_Required work_.
The entries below contain a stretch that opens with the line containing "results_dict.tcl, run 2" and closes with the line containing "hold_violations 0 \"; set down that stretch exactly, both ends included, and nothing else.

──────── Supplied material

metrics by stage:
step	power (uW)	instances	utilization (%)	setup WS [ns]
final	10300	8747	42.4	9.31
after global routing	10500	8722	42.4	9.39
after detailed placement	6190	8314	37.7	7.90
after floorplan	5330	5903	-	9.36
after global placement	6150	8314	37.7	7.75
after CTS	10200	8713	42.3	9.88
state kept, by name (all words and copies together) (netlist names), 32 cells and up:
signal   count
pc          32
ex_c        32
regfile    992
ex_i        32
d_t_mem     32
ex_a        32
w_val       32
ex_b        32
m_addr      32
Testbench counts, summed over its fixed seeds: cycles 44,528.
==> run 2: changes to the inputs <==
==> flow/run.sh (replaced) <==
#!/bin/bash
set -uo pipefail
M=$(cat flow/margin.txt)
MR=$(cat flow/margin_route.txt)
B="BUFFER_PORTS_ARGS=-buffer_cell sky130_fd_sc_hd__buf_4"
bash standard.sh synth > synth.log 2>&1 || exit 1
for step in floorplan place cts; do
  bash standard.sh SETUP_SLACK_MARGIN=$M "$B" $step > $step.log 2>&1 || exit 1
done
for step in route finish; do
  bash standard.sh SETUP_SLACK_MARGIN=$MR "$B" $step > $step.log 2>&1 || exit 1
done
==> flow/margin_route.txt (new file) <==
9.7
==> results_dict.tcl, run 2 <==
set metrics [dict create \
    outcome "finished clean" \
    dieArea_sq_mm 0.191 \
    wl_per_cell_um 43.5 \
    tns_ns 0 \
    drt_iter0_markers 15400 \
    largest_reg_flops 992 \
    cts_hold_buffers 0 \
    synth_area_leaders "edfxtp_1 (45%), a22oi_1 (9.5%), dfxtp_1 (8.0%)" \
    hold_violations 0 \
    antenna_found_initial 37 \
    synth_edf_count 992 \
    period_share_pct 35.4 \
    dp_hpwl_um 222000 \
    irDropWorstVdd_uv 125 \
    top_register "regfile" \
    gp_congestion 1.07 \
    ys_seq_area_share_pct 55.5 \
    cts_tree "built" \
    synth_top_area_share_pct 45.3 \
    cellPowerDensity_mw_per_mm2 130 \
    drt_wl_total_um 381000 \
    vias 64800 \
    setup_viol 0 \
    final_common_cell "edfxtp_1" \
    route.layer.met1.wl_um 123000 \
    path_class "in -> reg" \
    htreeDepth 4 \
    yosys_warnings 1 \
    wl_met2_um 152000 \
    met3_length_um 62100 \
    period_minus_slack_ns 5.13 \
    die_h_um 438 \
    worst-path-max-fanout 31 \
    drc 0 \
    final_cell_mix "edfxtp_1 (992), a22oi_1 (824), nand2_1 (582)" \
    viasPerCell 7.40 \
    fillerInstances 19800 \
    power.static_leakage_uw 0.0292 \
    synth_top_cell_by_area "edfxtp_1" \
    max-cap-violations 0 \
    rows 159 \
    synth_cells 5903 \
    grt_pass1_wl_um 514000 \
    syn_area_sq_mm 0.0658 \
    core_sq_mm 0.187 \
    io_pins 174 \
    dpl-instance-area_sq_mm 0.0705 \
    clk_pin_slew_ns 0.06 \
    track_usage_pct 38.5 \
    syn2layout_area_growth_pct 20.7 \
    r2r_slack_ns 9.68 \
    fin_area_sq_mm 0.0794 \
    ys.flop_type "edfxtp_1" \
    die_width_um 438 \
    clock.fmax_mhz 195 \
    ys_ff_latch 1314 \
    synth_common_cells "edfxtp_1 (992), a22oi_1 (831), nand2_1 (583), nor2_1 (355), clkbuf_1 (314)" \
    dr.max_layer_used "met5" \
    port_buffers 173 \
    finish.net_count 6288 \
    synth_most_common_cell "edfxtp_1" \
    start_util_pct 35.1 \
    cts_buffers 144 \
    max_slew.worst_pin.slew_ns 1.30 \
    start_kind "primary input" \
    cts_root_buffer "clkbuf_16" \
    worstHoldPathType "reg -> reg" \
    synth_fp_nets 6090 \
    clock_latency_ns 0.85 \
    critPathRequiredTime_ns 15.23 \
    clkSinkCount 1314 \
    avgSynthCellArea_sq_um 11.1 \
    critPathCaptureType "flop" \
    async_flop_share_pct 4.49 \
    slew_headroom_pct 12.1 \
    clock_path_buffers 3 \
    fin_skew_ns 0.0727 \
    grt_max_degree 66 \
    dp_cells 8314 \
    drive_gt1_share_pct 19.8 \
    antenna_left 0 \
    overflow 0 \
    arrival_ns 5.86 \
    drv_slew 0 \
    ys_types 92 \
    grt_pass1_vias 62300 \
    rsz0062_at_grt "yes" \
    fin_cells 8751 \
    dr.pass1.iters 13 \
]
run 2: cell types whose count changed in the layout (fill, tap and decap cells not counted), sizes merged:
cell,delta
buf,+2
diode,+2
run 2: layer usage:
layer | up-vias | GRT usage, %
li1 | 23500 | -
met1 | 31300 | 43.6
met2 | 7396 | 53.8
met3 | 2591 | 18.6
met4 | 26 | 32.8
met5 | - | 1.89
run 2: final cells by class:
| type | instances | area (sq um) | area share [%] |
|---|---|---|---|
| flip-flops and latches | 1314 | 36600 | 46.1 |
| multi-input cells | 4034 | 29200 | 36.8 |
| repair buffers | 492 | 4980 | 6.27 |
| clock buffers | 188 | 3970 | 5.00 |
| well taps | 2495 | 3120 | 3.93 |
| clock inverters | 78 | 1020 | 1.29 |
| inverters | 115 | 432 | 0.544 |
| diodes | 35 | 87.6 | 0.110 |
From an optimization exercise on the open Yosys and OpenROAD flow, aimed at small area; shortcuts taken in it are not production practice. In this exercise RTL edits were held to simulation tests only and were not proved equivalent to the original. Power and IR drop assume default switching activity.

onyx:
==> flow/design.v (excerpt) <==
module dataPath(
	input IRload,JMPmux, PCload, Meminst, MemWr, Aload, Reset, Clock, Sub,In,
	input [1:0] Asel,
	input [7:0] Input,
	output Aeq0, Apos,
	output [4:0] Address,
	output wire [2:0] IR,
	output [7:0] Output, RAM_Q);
For scale: about 570 cells after synthesis, about 46 I/O pins, about 0.011 mm^2 of cells after synthesis.
clock: 4.0 ns
lec_check: 0
cap_margin: 0
core_margin: 2
core_utilization: 70
gpl_timing_driven: 0
setup_slack_margin: 0.1
slew_margin: 0
synth_hierarchical: 1
standard.sh (not shown) runs the stock make flow with config.mk's settings and CLKGATE_MAP_FILE= SYNTH_SCRIPT=/design/flow/synth_recipe.tcl, a recipe that flattens the netlist after the stock synthesis.
==> flow/flow/run.sh <==
#!/bin/bash
# The standard layout, with these changes: the port buffers are buf_1 cells instead of the
# clkdlybuf4s50_1 that buffer_ports picks by default, the buffers that abc left in the netlist
# are removed before placement, and CTS builds the tree from small clock buffers and adds no
# dummy loads.
set -euo pipefail
export REMOVE_ABC_BUFFERS=1
export BUFFER_PORTS_ARGS="-buffer_cell sky130_fd_sc_hd__buf_1"
export CTS_ARGS="-sink_clustering_enable -repair_clock_nets -buf_list sky130_fd_sc_hd__clkbuf_8 -sink_clustering_size 20 -sink_clustering_max_diameter 70 -dont_use_dummy_load"
bash standard.sh > standard.log 2>&1
onyx reached the final stage; the timing, DRC and antenna checks on its layout passed.
Modified inputs, indigo compared to onyx
diff --git a/flow/flow/run.sh b/flow/flow/run.sh
--- a/flow/flow/run.sh
+++ b/flow/flow/run.sh
@@ -8,3 +8,3 @@
 export BUFFER_PORTS_ARGS="-buffer_cell sky130_fd_sc_hd__buf_1"
-export CTS_ARGS="-sink_clustering_enable -repair_clock_nets -buf_list sky130_fd_sc_hd__clkbuf_8 -sink_clustering_size 20 -sink_clustering_max_diameter 70 -dont_use_dummy_load"
+export CTS_ARGS="-sink_clustering_enable -repair_clock_nets -buf_list sky130_fd_sc_hd__clkbuf_4 -sink_clustering_size 10 -sink_clustering_max_diameter 60 -dont_use_dummy_load"
 bash standard.sh > standard.log 2>&1
### Flow results
Compared indigo against onyx; share of the core filled with cells in the final layout within noise. Summary of indigo over onyx: final wirelength increased 230 um, pin slew with the least headroom to its limit increased 10 ps.
diff inputs: indigo => willow
- swapping 0.1 for 0 in SETUP_SLACK_MARGIN
diff --git a/flow/flow/run.sh b/flow/flow/run.sh
--- a/flow/flow/run.sh
+++ b/flow/flow/run.sh
@@ -8,3 +8,3 @@
 export BUFFER_PORTS_ARGS="-buffer_cell sky130_fd_sc_hd__buf_1"
-export CTS_ARGS="-sink_clustering_enable -repair_clock_nets -buf_list sky130_fd_sc_hd__clkbuf_4 -sink_clustering_size 10 -sink_clustering_max_diameter 60 -dont_use_dummy_load"
+export CTS_ARGS="-sink_clustering_enable -repair_clock_nets -buf_list sky130_fd_sc_hd__clkbuf_4 -sink_clustering_size 11 -sink_clustering_max_diameter 60 -dont_use_dummy_load"
 bash standard.sh > standard.log 2>&1
[summary]
Higher final design area excluding fillers among willow and indigo: indigo
willow vs indigo on relative area change from synthesis to final layout: willow is the lower one.
The number of gates resized after CTS in willow sits 1 below the value recorded for indigo.
Taking indigo as the reference, in willow wire length reported by the detailed router stayed essentially flat, via total after detailed routing fell by 0.62%.
Comparing indigo against willow, there is no change at all in clock sink count.
indigo ended up with a[0] as its critical path launch point; willow ended up with Sub.
Sort willow and indigo by required time at the worst-slack endpoint asc -> top: indigo
Here is what was changed in the inputs of tundra compared with willow.
- SETUP_SLACK_MARGIN changed from 0 to 0.1
There was hardly any difference in sequential share of layout area between tundra and willow.
tundra vs willow — maximum frequency climbed by a few percent
tundra reports a lower final critical-path share of the clock period than willow does.

Another version of the RTL of dataPath (not shown whole).
Size: about 580 cells after synthesis, ~290 flip-flops, about 11,000 um2 of cells after synthesis.
Settings: LEC_CHECK=0, CAP_MARGIN=0, CORE_MARGIN=2, CORE_UTILIZATION=70, GPL_TIMING_DRIVEN=0, SETUP_SLACK_MARGIN=0.1, SLEW_MARGIN=0, SYNTH_HIERARCHICAL=1; clock period 4.0 ns.
==> flow/flow/run.sh <==
#!/bin/bash
# The standard layout, with these changes: the port buffers are buf_1 cells instead of the
# clkdlybuf4s50_1 that buffer_ports picks by default, the buffers that abc left in the netlist
# are removed before placement, and CTS builds the tree from small clock buffers and adds no
# dummy loads.
set -euo pipefail
export REMOVE_ABC_BUFFERS=1
export BUFFER_PORTS_ARGS="-buffer_cell sky130_fd_sc_hd__buf_1"
export CTS_ARGS="-sink_clustering_enable -repair_clock_nets -buf_list sky130_fd_sc_hd__clkbuf_4 -sink_clustering_size 9 -sink_clustering_max_diameter 80 -dont_use_dummy_load"
bash standard.sh > standard.log 2>&1
Rerun with:
--- a/flow/flow/run.sh
+++ b/flow/flow/run.sh
@@ -7,4 +7,4 @@
 export REMOVE_ABC_BUFFERS=1
 export BUFFER_PORTS_ARGS="-buffer_cell sky130_fd_sc_hd__buf_1"
-export CTS_ARGS="-sink_clustering_enable -repair_clock_nets -buf_list sky130_fd_sc_hd__clkbuf_4 -sink_clustering_size 9 -sink_clustering_max_diameter 80 -dont_use_dummy_load"
+export CTS_ARGS="-sink_clustering_enable -repair_clock_nets -buf_list sky130_fd_sc_hd__clkbuf_4 -sink_clustering_size 10 -sink_clustering_max_diameter 60 -dont_use_dummy_load"
 bash standard.sh > standard.log 2>&1
Effect: The new run finished with timing, DRC and antenna clean. Sequential share of layout area is higher by 0.15 points. Routed wire length stays flat. Die area is unchanged. Cell count came out lower by 0.35%. Global-route usage stays flat. Cell area stays flat. Via count went down by 0.75%. Worst setup slack gets worse by 21 ps.

Setup of before:
dataPath, a different RTL version from the one above (not shown whole).
Size in the first run: ~290 flip-flops, about 46 I/O pins.
Settings: LEC_CHECK=0, CAP_MARGIN=0, CORE_MARGIN=2, CORE_UTILIZATION=70, GPL_TIMING_DRIVEN=0, SETUP_SLACK_MARGIN=0.05, SLEW_MARGIN=0, SYNTH_HIERARCHICAL=1; clock period 4.0 ns.
==> flow/flow/run.sh <==
#!/bin/bash
# The standard layout, with these changes: the port buffers are buf_1 cells instead of the
# clkdlybuf4s50_1 that buffer_ports picks by default, the buffers that abc left in the netlist
# are removed before placement, and CTS builds the tree from small clock buffers and adds no
# dummy loads.
set -euo pipefail
export REMOVE_ABC_BUFFERS=1
export BUFFER_PORTS_ARGS="-buffer_cell sky130_fd_sc_hd__buf_1"
export CTS_ARGS="-sink_clustering_enable -repair_clock_nets -buf_list sky130_fd_sc_hd__clkbuf_4 -sink_clustering_size 10 -sink_clustering_max_diameter 60 -dont_use_dummy_load"
bash standard.sh > standard.log 2>&1
before: no failed stages, no open violations at the end
Setup changes, before to after
--- a/flow/config.mk
+++ b/flow/config.mk
@@ -9,3 +9,3 @@
 export CORE_MARGIN = 2
-export CORE_UTILIZATION = 70
+export CORE_UTILIZATION = 80
 export GPL_TIMING_DRIVEN = 0
### Flow results
after — final-layout worst hold slack 7.0 ps lower, before as reference
The sequential share of layout area on after is in line with that on before.
The number of buffers and inverters on the critical path was comparable across before and after.
Taking before as the reference, in after floorplan die height has decreased; global-route wire length before repair has increased.
[after] via count rose 251 relative to before
Compared with before, after shows power that has gone up slightly.
Compared with before, after has extra setup slack.

==> static timing again, ports no longer ideal <==
The flow's constraints put no driver on any port. The routed layouts listed below were extracted and timed again, unchanged, in two steps.
Step 1: set_driving_cell puts a clkbuf_16 on Clock and a buf_2 on each other input, an assumption about the parent block.
Step 2, shift: input delay + t, output delay - t, t = (earliest + latest rising clock arrival at the registers) / 2. This alone moves slack from input paths to output paths.
Three values: ideal ports, drivers, drivers and shift; two values: the first two.
| run | t (ns) | setup slack, ns | clock arrival spread, ns |
|---|---|---|---|
| onyx | 0.561 | 0.237 / 0.249 / -0.312 | 0.032 / 0.032 |
| indigo | 0.655 | 0.248 / 0.248 / -0.342 | 0.041 / 0.041 |
| willow | 0.699 | 0.139 / 0.142 / -0.556 | 0.068 / 0.067 |
| tundra | 0.698 | 0.240 / 0.240 / -0.346 | 0.064 / 0.064 |
| the first run of note 2 | 0.650 | 0.248 / 0.248 / -0.303 | 0.058 / 0.058 |
| the second run of note 2 | 0.653 | 0.227 / 0.227 / -0.292 | 0.043 / 0.043 |
| before | 0.637 | 0.093 / 0.107 / -0.531 | 0.051 / 0.051 |
| after | 0.643 | 0.149 / 0.163 / -0.480 | 0.046 / 0.045 |
Met with ideal ports but missed after step 2: setup timing in every run listed. For willow, which loses most, drivers alone change the setup slack by +0.003 ns; drivers and shift together by -0.695 ns.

────────────────

_Written solution_.
==> results_dict.tcl, run 2 <==
set metrics [dict create \
    outcome "finished clean" \
    dieArea_sq_mm 0.191 \
    wl_per_cell_um 43.5 \
    tns_ns 0 \
    drt_iter0_markers 15400 \
    largest_reg_flops 992 \
    cts_hold_buffers 0 \
    synth_area_leaders "edfxtp_1 (45%), a22oi_1 (9.5%), dfxtp_1 (8.0%)" \
    hold_violations 0 \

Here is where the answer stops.